Tips for picking an IaaS provider

Making the leap to a public cloud infrastructure requires careful planning.

As Gartner analyst Lydia Leong cautions in a recent report, the cloud infrastructure as a service (IaaS) market “is immature, the services are all unique and evolving rapidly, and vendors must be chosen with care.”

The temptation may be to first look to vendors with which you have a pre-existing relationship, but experts say you want to be sure you ask the right questions.

For example, Post-n-Track, an online healthcare transaction and information exchange based in Wethersfield, Conn., decided to move to cloud computing for scalability and flexibility.

The company found out that its managed services provider, NaviSite, was building up a cloud infrastructure, says Randy Ulloa, vice president of technology at Post-n-Track. “We immediately jumped on that potential and dug into how it was going to achieve its cloud service,” he says.

But a good working history with NaviSite didn’t make the company a shoo-in for Post-n-Track’s cloud business, Ulloa emphasizes. “It wasn’t until we understood its physical cloud architecture – the underlying CPU and storage builds and the software and management layers on top – that we could put our minds at ease and decide to take the next step with it,” he says.

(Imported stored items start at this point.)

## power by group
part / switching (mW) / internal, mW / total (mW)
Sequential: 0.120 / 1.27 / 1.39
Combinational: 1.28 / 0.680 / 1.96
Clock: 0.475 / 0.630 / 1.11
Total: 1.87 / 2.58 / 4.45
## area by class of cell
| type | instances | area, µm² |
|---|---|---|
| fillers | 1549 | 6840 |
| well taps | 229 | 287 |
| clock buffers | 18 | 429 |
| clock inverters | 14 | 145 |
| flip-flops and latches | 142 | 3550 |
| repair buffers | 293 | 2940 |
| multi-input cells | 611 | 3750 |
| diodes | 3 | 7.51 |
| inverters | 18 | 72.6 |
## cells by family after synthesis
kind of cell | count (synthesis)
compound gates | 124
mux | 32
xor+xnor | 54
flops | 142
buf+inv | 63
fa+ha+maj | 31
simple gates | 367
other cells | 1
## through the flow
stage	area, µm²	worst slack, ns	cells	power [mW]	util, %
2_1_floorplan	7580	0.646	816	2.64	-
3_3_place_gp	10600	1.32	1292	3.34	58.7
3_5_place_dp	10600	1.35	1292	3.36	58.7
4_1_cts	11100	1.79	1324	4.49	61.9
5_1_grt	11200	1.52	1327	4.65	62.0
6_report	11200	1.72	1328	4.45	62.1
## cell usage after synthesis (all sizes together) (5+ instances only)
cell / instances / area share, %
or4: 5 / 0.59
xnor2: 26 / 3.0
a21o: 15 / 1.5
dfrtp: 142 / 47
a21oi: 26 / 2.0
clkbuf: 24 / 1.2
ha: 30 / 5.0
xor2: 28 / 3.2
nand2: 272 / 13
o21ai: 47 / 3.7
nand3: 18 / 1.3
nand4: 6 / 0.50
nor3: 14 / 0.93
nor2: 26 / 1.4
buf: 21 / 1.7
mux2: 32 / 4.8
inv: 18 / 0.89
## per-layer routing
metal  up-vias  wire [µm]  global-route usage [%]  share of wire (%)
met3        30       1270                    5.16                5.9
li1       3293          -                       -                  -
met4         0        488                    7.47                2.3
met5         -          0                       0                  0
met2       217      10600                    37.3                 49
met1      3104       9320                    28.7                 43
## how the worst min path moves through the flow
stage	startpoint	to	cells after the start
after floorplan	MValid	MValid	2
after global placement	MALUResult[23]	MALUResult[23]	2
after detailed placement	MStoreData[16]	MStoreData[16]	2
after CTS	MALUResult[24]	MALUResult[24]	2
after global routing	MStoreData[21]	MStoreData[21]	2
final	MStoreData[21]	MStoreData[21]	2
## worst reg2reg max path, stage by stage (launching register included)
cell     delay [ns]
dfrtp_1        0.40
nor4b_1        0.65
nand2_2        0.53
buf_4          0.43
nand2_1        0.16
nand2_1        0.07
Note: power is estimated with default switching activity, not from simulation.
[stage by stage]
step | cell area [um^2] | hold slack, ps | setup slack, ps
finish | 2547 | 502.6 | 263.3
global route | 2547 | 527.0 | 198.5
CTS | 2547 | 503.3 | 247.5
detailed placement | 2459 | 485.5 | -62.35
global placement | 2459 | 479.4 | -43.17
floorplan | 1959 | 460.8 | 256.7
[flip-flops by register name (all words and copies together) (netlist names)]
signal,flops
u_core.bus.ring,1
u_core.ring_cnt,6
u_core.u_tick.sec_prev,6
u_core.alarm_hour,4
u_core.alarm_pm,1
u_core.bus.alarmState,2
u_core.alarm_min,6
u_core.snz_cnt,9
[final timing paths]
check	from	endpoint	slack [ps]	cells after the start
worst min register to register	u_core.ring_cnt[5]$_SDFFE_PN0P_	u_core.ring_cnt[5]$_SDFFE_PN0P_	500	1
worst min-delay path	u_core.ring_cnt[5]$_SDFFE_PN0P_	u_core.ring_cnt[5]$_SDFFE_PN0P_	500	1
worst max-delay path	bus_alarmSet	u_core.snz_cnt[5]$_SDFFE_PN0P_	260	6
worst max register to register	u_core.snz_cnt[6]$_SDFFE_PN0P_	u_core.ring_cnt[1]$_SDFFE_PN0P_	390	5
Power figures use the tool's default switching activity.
--- config.mk ---
export PLATFORM = sky130hd
export DESIGN_NAME = pmem_line_adapter
export DESIGN_NICKNAME = d
export VERILOG_FILES = /design/src/rtl/pmem_line_adapter.sv
export SDC_FILE = /design/constraint.sdc
export NUM_CORES = 1
export LEC_CHECK = 0
export CORE_AREA = 2 2 276 278
export DETAILED_ROUTE_END_ITERATION = 16
export DIE_AREA = 0 0 278 280
export PLACE_DENSITY_LB_ADDON = 0.08
export SLEW_MARGIN = 20
export SYNTH_ARGS = -nofsm -noshare
export SYNTH_HDL_FRONTEND = slang
export SYNTH_SLANG_ARGS = --single-unit
--- constraint.sdc ---
create_clock -name clk -period 2.7 [get_ports clk]
set_clock_uncertainty 0.2 [all_clocks]
set_input_delay 0.675 -clock clk [delete_from_list [all_inputs] [get_ports clk]]
set_output_delay 0.675 -clock clk [all_outputs]
set_load 0.05 [all_outputs]
### config.mk
export PLATFORM = sky130hd
export DESIGN_NAME = imem_arbiter
export DESIGN_NICKNAME = d
export VERILOG_FILES = /design/src/rtl/imem_arbiter.sv
export SDC_FILE = /design/constraint.sdc
export NUM_CORES = 1
export LEC_CHECK = 0
export CORE_ASPECT_RATIO = 1.5
export CORE_MARGIN = 5
export CORE_UTILIZATION = 22
export DETAILED_ROUTE_END_ITERATION = 12
export PLACE_DENSITY_LB_ADDON = 0.05
export SYNTH_ARGS = -nofsm -noshare
export SYNTH_HDL_FRONTEND = slang
export SYNTH_SLANG_ARGS = --single-unit
### constraint.sdc
create_clock -name clk_i -period 2.8 [get_ports clk_i]
set_clock_uncertainty 0.2 [all_clocks]
set_input_delay 0.42 -clock clk_i [delete_from_list [all_inputs] [get_ports clk_i]]
set_output_delay 0.42 -clock clk_i [all_outputs]
set_load 0.005 [all_outputs]
<file path="src/rtl/beidou_pkg.sv">
// Shared constants and types for the BeiDou B1I transmit/receive blocks.
package beidou_pkg;

    localparam logic [10:0] G1_INIT = 11'b11010110101;
    localparam logic [10:0] G2_INIT = 11'b00001000101;

    // Feedback taps: G1 bits 10,9,8,7,6,0; G2 bits 10,9,8,7,4,3,2,1,0.
    localparam logic [10:0] G1_TAPS = 11'b11111000001;
    localparam logic [10:0] G2_TAPS = 11'b11110011111;

    localparam logic [1:0] IF_POS  = 2'b01;
    localparam logic [1:0] IF_ZERO = 2'b00;
    localparam logic [1:0] IF_NEG  = 2'b11;

    typedef enum logic {
        IDLE,
        RUN
    } state_t;

endpackage

</file>
<file path="src/rtl/beidou_gold_code_gen.sv">
// G1/G2 Gold code generator; load has priority over step and restores the INIT values.
module beidou_gold_code_gen
    import beidou_pkg::*;
(
    input  logic clk,
    input  logic rst_n,
    input  logic load,
    input  logic step,
    output logic code
);

    logic [10:0] g1_q, g1_d;
    logic [10:0] g2_q, g2_d;

    always_comb begin
        g1_d = g1_q;
        g2_d = g2_q;
        if (load) begin
            g1_d = G1_INIT;
            g2_d = G2_INIT;
        end else if (step) begin
            g1_d = {g1_q[9:0], ^(g1_q & G1_TAPS)};
            g2_d = {g2_q[9:0], ^(g2_q & G2_TAPS)};
        end
    end

    always_ff @(posedge clk) begin
        if (!rst_n) begin
            g1_q <= G1_INIT;
            g2_q <= G2_INIT;
        end else begin
            g1_q <= g1_d;
            g2_q <= g2_d;
        end
    end

    assign code = g1_q[10] ^ g2_q[0] ^ g2_q[2];

endmodule

</file>
<file path="src/rtl/beidou_b1i_modulator.sv">
// B1I-style transmit path: spreads nav bits with the G1^G2 Gold code and BPSK-modulates them
// onto a 4-phase (+1,0,-1,0) carrier, producing one 2-bit signed IF sample per clk.
module beidou_b1i_modulator
    import beidou_pkg::*;
#(
    parameter int unsigned CLKS_PER_CHIP  = 3052,
    parameter int unsigned CHIPS_PER_CODE = 2046,
    parameter int unsigned CODES_PER_BIT  = 2
) (
    input  logic       clk,
    input  logic       rst_n,
    input  logic       en,
    input  logic       data_in,
    input  logic       data_valid,
    output logic       data_ready,
    output logic [1:0] if_out,
    output logic       chip_strobe,
    output logic       code_epoch,
    output logic       bit_epoch,
    output logic       underrun,
    output logic       active
);

    localparam int unsigned ClkW  = (CLKS_PER_CHIP > 1) ? $clog2(CLKS_PER_CHIP) : 1;
    localparam int unsigned ChipW = (CHIPS_PER_CODE > 1) ? $clog2(CHIPS_PER_CODE) : 1;
    localparam int unsigned CodeW = (CODES_PER_BIT > 1) ? $clog2(CODES_PER_BIT) : 1;

    localparam logic [ClkW-1:0]  ClkMax  = ClkW'(CLKS_PER_CHIP - 1);
    localparam logic [ChipW-1:0] ChipMax = ChipW'(CHIPS_PER_CODE - 1);
    localparam logic [CodeW-1:0] CodeMax = CodeW'(CODES_PER_BIT - 1);

    state_t           state_q, state_d;
    logic             hold_full_q, hold_full_d;
    logic             hold_reg_q, hold_reg_d;
    logic             cur_bit_q, cur_bit_d;
    logic [ClkW-1:0]  clk_cnt_q, clk_cnt_d;
    logic [ChipW-1:0] chip_cnt_q, chip_cnt_d;
    logic [CodeW-1:0] code_cnt_q, code_cnt_d;
    logic [1:0]       phase_q, phase_d;
    logic [1:0]       if_out_q, if_out_d;

    logic run, accept, start, cont, code, b;

    assign run         = (state_q == RUN);
    assign chip_strobe = run && (clk_cnt_q == ClkMax);
    assign code_epoch  = chip_strobe && (chip_cnt_q == ChipMax);
    assign bit_epoch   = code_epoch && (code_cnt_q == CodeMax);
    assign accept      = data_valid && !hold_full_q;
    assign start       = !run && en && hold_full_q;
    assign cont        = bit_epoch && en && hold_full_q;
    assign underrun    = bit_epoch && en && !hold_full_q;
    assign b           = cur_bit_q ^ code;

    beidou_gold_code_gen u_gold (
        .clk   (clk),
        .rst_n (rst_n),
        .load  (start || code_epoch),
        .step  (chip_strobe),
        .code  (code)
    );

    always_comb begin
        state_d     = state_q;
        hold_full_d = hold_full_q;
        hold_reg_d  = hold_reg_q;
        cur_bit_d   = cur_bit_q;
        clk_cnt_d   = clk_cnt_q;
        chip_cnt_d  = chip_cnt_q;
        code_cnt_d  = code_cnt_q;
        phase_d     = phase_q;
        if_out_d    = IF_ZERO;

        if (accept) begin
            hold_reg_d  = data_in;
            hold_full_d = 1'b1;
        end
        if (start || cont) begin
            cur_bit_d   = hold_reg_q;
            hold_full_d = 1'b0;
        end

        unique case (state_q)
            IDLE: begin
                if (start) begin
                    state_d    = RUN;
                    clk_cnt_d  = '0;
                    chip_cnt_d = '0;
                    code_cnt_d = '0;
                    phase_d    = 2'd0;
                end
            end
            RUN: begin
                unique case (phase_q)
                    2'd0:    if_out_d = b ? IF_POS : IF_NEG;
                    2'd2:    if_out_d = b ? IF_NEG : IF_POS;
                    default: if_out_d = IF_ZERO;
                endcase
                phase_d = phase_q + 2'd1;
                // Nested wrap: each counter only moves when every inner counter is at max.
                if (chip_strobe) begin
                    clk_cnt_d = '0;
                    if (code_epoch) begin
                        chip_cnt_d = '0;
                        code_cnt_d = bit_epoch ? '0 : code_cnt_q + CodeW'(1);
                    end else begin
                        chip_cnt_d = chip_cnt_q + ChipW'(1);
                    end
                end else begin
                    clk_cnt_d = clk_cnt_q + ClkW'(1);
                end
                if (bit_epoch && !cont) begin
                    state_d = IDLE;
                end
            end
            default: state_d = IDLE;
        endcase
    end

    always_ff @(posedge clk) begin
        if (!rst_n) begin
            state_q     <= IDLE;
            hold_full_q <= 1'b0;
            hold_reg_q  <= 1'b0;
            cur_bit_q   <= 1'b0;
            clk_cnt_q   <= '0;
            chip_cnt_q  <= '0;
            code_cnt_q  <= '0;
            phase_q     <= 2'd0;
            if_out_q    <= IF_ZERO;
        end else begin
            state_q     <= state_d;
            hold_full_q <= hold_full_d;
            hold_reg_q  <= hold_reg_d;
            cur_bit_q   <= cur_bit_d;
            clk_cnt_q   <= clk_cnt_d;
            chip_cnt_q  <= chip_cnt_d;
            code_cnt_q  <= code_cnt_d;
            phase_q     <= phase_d;
            if_out_q    <= if_out_d;
        end
    end

    assign data_ready = !hold_full_q;
    assign if_out     = if_out_q;
    assign active     = run;

endmodule
</file>
$ cat config.mk
export PLATFORM = sky130hd
export DESIGN_NAME = seed_bank_streamer
export DESIGN_NICKNAME = d
export VERILOG_FILES = /design/src/rtl/seed_bank_streamer.sv
export SDC_FILE = /design/constraint.sdc
export NUM_CORES = 2
export LEC_CHECK = 0
export CAP_MARGIN = 40
export CELL_PAD_IN_SITES_DETAIL_PLACEMENT = 1
export CELL_PAD_IN_SITES_GLOBAL_PLACEMENT = 2
export CORE_ASPECT_RATIO = 1.1
export CORE_MARGIN = 10
export CORE_UTILIZATION = 31
export CTS_CLUSTER_SIZE = 10
export DETAILED_ROUTE_END_ITERATION = 7
export PLACE_DENSITY = 0.9
export SLEW_MARGIN = 20
export SYNTH_ARGS = -nofsm -noshare
export SYNTH_HDL_FRONTEND = slang
export SYNTH_SLANG_ARGS = --single-unit
$ cat constraint.sdc
create_clock -name clk -period 4.38 [get_ports clk]
set_clock_uncertainty 0.05 [all_clocks]
set_input_delay 0.657 -clock clk [delete_from_list [all_inputs] [get_ports clk]]
set_output_delay 0.657 -clock clk [all_outputs]
set_load 0.005 [all_outputs]
File: src/rtl/byte_ram_reader_pkg.sv
// Shared constants and helpers for the byte-lane RAM reader and its response FIFO.
package byte_ram_reader_pkg;

   localparam int DEF_NUM_COL    = 4;
   localparam int DEF_ADDR_WIDTH = 12;
   localparam int DEF_FIFO_DEPTH = 3;
   localparam int LANE_WIDTH     = 8;

   // Width of an index into 'depth' entries; never below one bit.
   function automatic int ptr_width(input int depth);
      return (depth <= 1) ? 1 : $clog2(depth);
   endfunction

endpackage

File: src/rtl/resp_fifo.sv
// Synchronous response FIFO with modulo-DEPTH pointers, so any depth works.
module resp_fifo
   import byte_ram_reader_pkg::*;
#(
   parameter int DEPTH = DEF_FIFO_DEPTH,
   parameter int WIDTH = DEF_NUM_COL * LANE_WIDTH,
   localparam int PW   = ptr_width(DEPTH),
   localparam int CW   = ptr_width(DEPTH + 1)
) (
   input  logic             clk,
   input  logic             reset,
   input  logic             push_i,
   input  logic [WIDTH-1:0] push_data_i,
   input  logic             pop_i,
   output logic             valid_o,
   output logic [WIDTH-1:0] data_o,
   output logic [CW-1:0]    count_o
);

   localparam logic [PW-1:0] LAST_PTR  = PW'(DEPTH - 1);
   localparam logic [CW-1:0] DEPTH_CNT = CW'(DEPTH);

   logic [WIDTH-1:0] mem_q [DEPTH];
   logic [PW-1:0]    wr_ptr_q, wr_ptr_d;
   logic [PW-1:0]    rd_ptr_q, rd_ptr_d;
   logic [CW-1:0]    count_q, count_d;
   logic             full;
   logic             do_push;
   logic             do_pop;

   assign full    = (count_q == DEPTH_CNT);
   assign valid_o = (count_q != '0);
   assign do_pop  = pop_i & valid_o;
   assign do_push = push_i & (~full | do_pop);
   assign count_o = count_q;
   assign data_o  = valid_o ? mem_q[rd_ptr_q] : '0;

   // NOTE: every variable driven here gets a default first, otherwise a latch is inferred.
   always_comb begin
      wr_ptr_d = wr_ptr_q;
      rd_ptr_d = rd_ptr_q;
      count_d  = count_q;
      if (do_push) begin
         wr_ptr_d = (wr_ptr_q == LAST_PTR) ? '0 : wr_ptr_q + 1'b1;
      end
      if (do_pop) begin
         rd_ptr_d = (rd_ptr_q == LAST_PTR) ? '0 : rd_ptr_q + 1'b1;
      end
      case ({do_push, do_pop})
         2'b10:   count_d = count_q + 1'b1;
         2'b01:   count_d = count_q - 1'b1;
         default: count_d = count_q;
      endcase
   end

   // NOTE: state registers use non-blocking assignments so every flop samples pre-edge values.
   always_ff @(posedge clk or posedge reset) begin
      if (reset) begin
         wr_ptr_q <= '0;
         rd_ptr_q <= '0;
         count_q  <= '0;
      end else begin
         wr_ptr_q <= wr_ptr_d;
         rd_ptr_q <= rd_ptr_d;
         count_q  <= count_d;
      end
   end

   // NOTE: storage is deliberately not reset; count_q alone decides which entries are live.
   always_ff @(posedge clk) begin
      if (do_push) begin
         mem_q[wr_ptr_q] <= push_data_i;
      end
   end

endmodule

When moving to IaaS, some IT executives, such as Schumacher Group CIO Doug Menefee, look first to the market leader, Amazon EC2.

While already running 85% of its business processes in the software-as-a-service (SaaS) model, Schumacher only recently ventured into cloud IaaS. The impetus was an internal data center glitch experienced over the Christmas holiday, Menefee says.

“That was a big wake up call. And recognizing the maturity level of site services like Amazon EC2, we’ve now decided to leverage external cloud service providers to provide the infrastructure for anything we don’t have to put inside our own data centers,” he says. “We don’t want to be a single point of failure for the organization.”

Managed IaaS

To some users, IaaS is about being able to carve out a private space within the public cloud infrastructure. They get similar availability, cost and scalability benefits as they do with pure IaaS, without the security concerns related to sharing infrastructure with others. Others like the idea of cloud IaaS but want some hand-holding rather than the purely self-service model.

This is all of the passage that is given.